**EXERCISE INSTRUCTIONS:**
For the entries presented below, indicate the number of lines that include the word "mode", adding nothing else.

Collected data entries
==================================================

**src/rtl/uniform_f32_multi_gen.sv**
```systemverilog
// Multi-channel uniform random generator: one 23-bit Fibonacci LFSR (x^23+x^18+1) per channel.
// Samples are emitted as floats in [1,2) or raw mantissas behind a valid/ready output register.

module uniform_f32_lane #(
  parameter int unsigned STEPS   = 1,
  parameter logic [22:0] RST_VAL = 23'h000001
) (
  input  logic        clk,
  input  logic        rst,
  input  logic        adv_en_i,
  input  logic        seed_en_i,
  input  logic [22:0] seed_data_i,
  output logic [22:0] state_o
);
  logic [22:0] state_q, state_d, adv;

  // STEPS shifts unrolled into one combinational cone
  always_comb begin
    adv = state_q;
    for (int k = 0; k < int'(STEPS); k++) adv = {adv[21:0], adv[22] ^ adv[17]};
  end

  always_comb begin
    state_d = state_q;
    if (seed_en_i)     state_d = (seed_data_i == 23'd0) ? 23'h000001 : seed_data_i;
    else if (adv_en_i) state_d = adv;
  end

  always_ff @(posedge clk or posedge rst)
    if (rst) state_q <= RST_VAL;
    else     state_q <= state_d;

  assign state_o = state_q;
endmodule

module uniform_f32_multi_gen #(
  parameter int unsigned NCH   = 4,
  parameter int unsigned STEPS = 1
) (
  input  logic              clk,
  input  logic              rst,
  input  logic              run,
  input  logic              mode,
  input  logic              seed_wr,
  input  logic [2:0]        seed_ch,
  input  logic [22:0]       seed_data,
  output logic              out_valid,
  input  logic              out_ready,
  output logic [32*NCH-1:0] out_data,
  output logic [31:0]       sample_cnt
);
  logic                      load, hs;
  logic                      out_valid_q, out_valid_d;
  logic [NCH-1:0][31:0]      out_data_q, out_data_d;
  logic [31:0]               sample_cnt_q, sample_cnt_d;
  logic [NCH-1:0][22:0]      state;
  logic [8:0]                prefix;

  assign load   = run && !seed_wr && (!out_valid_q || out_ready);
  assign hs     = out_valid_q && out_ready;
  assign prefix = mode ? 9'h000 : 9'h07F;

  for (genvar i = 0; i < NCH; i++) begin : g_lane
    uniform_f32_lane #(
      .STEPS  (STEPS),
      .RST_VAL(23'h000001 << i)
    ) u_lane (
      .clk        (clk),
      .rst        (rst),
      .adv_en_i   (load),
      .seed_en_i  (seed_wr && (seed_ch == 3'(i))),
      .seed_data_i(seed_data),
      .state_o    (state[i])
    );
  end

  always_comb begin
    out_data_d   = out_data_q;
    out_valid_d  = out_valid_q;
    sample_cnt_d = sample_cnt_q + {31'd0, hs};
    if (load) begin
      for (int i = 0; i < int'(NCH); i++) out_data_d[i] = {prefix, state[i]};
      out_valid_d = 1'b1;
    end else if (seed_wr || hs) begin
      // a seed write flushes any pending sample so the stream restarts cleanly
      out_valid_d = 1'b0;
    end
  end

  always_ff @(posedge clk or posedge rst)
    if (rst) begin
      out_valid_q  <= 1'b0;
      out_data_q   <= '0;
      sample_cnt_q <= '0;
    end else begin
      out_valid_q  <= out_valid_d;
      out_data_q   <= out_data_d;
      sample_cnt_q <= sample_cnt_d;
    end

  assign out_valid  = out_valid_q;
  assign out_data   = out_data_q;
  assign sample_cnt = sample_cnt_q;
endmodule

```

==================================================

**EXERCISE OUTPUT:**
2